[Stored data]
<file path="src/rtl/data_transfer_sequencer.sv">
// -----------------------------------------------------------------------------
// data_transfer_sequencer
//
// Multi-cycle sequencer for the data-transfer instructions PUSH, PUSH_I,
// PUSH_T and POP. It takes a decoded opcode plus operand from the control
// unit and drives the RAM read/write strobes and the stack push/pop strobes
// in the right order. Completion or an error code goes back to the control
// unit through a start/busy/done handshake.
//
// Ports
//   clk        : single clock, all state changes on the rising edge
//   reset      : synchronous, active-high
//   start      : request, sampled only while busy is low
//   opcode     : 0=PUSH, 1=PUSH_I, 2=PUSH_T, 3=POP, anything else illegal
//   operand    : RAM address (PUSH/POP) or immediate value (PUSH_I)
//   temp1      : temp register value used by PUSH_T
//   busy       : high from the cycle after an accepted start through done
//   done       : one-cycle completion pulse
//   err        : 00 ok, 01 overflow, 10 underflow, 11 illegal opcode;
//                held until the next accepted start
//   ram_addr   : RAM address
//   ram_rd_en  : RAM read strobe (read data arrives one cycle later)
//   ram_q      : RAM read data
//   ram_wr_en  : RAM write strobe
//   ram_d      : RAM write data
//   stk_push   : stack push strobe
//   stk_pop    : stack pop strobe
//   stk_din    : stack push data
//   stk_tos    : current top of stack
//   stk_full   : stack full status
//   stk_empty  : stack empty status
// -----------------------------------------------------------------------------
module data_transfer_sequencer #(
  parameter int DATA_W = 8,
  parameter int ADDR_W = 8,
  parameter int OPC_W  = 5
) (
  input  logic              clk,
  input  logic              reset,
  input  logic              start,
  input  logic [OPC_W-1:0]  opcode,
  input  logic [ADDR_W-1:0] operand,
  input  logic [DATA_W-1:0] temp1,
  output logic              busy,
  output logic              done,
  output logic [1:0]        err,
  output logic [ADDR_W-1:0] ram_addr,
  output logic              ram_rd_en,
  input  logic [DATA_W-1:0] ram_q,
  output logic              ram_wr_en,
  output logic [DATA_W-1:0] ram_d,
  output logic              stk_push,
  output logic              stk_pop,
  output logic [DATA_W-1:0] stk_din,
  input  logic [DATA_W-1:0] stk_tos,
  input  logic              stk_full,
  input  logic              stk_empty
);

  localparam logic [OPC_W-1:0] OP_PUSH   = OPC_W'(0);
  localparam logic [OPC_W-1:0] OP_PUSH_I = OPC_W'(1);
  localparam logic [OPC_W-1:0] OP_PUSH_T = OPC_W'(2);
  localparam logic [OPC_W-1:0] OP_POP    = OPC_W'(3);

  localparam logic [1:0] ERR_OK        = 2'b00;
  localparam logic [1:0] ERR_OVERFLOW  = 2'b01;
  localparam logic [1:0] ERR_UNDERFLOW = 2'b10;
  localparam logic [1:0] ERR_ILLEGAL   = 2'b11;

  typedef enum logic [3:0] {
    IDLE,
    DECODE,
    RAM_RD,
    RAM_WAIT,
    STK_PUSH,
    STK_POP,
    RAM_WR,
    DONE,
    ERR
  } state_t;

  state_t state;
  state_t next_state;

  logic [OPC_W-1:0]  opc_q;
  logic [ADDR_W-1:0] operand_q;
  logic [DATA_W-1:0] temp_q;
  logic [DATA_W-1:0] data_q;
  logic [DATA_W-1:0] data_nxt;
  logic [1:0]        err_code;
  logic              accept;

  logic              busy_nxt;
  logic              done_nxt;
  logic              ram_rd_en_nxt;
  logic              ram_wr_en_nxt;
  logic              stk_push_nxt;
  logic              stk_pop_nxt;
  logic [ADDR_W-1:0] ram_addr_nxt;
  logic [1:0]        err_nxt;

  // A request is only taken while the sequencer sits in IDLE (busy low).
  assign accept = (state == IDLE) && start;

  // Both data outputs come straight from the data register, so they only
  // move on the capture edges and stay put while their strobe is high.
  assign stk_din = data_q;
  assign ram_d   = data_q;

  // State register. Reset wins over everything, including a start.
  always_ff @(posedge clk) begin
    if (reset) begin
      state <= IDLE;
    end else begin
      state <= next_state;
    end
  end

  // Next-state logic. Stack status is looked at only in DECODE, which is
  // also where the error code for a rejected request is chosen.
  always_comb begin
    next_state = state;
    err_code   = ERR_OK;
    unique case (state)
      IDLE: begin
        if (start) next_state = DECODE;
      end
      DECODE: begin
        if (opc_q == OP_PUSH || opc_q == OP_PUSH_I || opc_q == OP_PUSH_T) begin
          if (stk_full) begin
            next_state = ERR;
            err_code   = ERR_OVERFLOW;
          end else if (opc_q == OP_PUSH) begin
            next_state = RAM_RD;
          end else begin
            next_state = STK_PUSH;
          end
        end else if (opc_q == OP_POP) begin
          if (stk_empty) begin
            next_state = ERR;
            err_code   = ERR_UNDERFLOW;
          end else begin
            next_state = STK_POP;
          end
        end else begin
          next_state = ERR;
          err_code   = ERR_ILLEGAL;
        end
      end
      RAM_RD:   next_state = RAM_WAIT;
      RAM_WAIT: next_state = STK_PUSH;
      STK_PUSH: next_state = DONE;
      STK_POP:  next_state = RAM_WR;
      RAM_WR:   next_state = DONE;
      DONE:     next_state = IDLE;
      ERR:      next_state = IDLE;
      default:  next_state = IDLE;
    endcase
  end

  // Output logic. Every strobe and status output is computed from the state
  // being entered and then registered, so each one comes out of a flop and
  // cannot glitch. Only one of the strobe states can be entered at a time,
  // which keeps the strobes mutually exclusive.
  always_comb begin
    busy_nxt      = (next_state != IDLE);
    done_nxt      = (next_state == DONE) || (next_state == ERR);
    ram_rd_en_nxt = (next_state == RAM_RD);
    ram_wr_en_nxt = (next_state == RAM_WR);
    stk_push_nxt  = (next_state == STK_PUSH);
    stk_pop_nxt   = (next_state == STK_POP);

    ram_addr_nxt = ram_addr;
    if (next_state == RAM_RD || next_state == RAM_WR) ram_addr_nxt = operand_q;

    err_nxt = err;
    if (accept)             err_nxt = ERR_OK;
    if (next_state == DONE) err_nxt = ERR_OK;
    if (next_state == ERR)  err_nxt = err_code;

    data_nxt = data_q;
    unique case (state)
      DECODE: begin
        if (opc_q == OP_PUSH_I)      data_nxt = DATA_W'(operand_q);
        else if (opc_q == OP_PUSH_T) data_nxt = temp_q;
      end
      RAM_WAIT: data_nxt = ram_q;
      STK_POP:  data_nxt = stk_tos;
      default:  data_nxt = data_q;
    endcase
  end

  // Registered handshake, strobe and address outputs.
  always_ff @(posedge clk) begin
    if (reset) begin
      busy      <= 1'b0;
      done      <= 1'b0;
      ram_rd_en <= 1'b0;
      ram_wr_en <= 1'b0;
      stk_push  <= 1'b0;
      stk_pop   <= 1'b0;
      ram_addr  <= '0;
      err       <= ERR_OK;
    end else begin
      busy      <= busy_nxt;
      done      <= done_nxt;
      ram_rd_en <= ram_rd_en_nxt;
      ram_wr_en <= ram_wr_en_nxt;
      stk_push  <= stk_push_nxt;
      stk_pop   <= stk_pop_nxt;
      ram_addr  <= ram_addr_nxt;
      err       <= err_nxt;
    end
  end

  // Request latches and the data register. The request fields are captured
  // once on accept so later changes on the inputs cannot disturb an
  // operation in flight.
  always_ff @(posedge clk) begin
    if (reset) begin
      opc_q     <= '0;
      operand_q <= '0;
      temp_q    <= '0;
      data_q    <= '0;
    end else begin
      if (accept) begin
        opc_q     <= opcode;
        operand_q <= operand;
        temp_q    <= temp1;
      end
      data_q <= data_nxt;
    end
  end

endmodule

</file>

Problem description: Emit an exact copy of the lines spanning the start of the records to the line containing "11 illegal opcode;", inclusive, and no other output.

Response for this exercise:
<file path="src/rtl/data_transfer_sequencer.sv">
// -----------------------------------------------------------------------------
// data_transfer_sequencer
//
// Multi-cycle sequencer for the data-transfer instructions PUSH, PUSH_I,
// PUSH_T and POP. It takes a decoded opcode plus operand from the control
// unit and drives the RAM read/write strobes and the stack push/pop strobes
// in the right order. Completion or an error code goes back to the control
// unit through a start/busy/done handshake.
//
// Ports
//   clk        : single clock, all state changes on the rising edge
//   reset      : synchronous, active-high
//   start      : request, sampled only while busy is low
//   opcode     : 0=PUSH, 1=PUSH_I, 2=PUSH_T, 3=POP, anything else illegal
//   operand    : RAM address (PUSH/POP) or immediate value (PUSH_I)
//   temp1      : temp register value used by PUSH_T
//   busy       : high from the cycle after an accepted start through done
//   done       : one-cycle completion pulse
//   err        : 00 ok, 01 overflow, 10 underflow, 11 illegal opcode;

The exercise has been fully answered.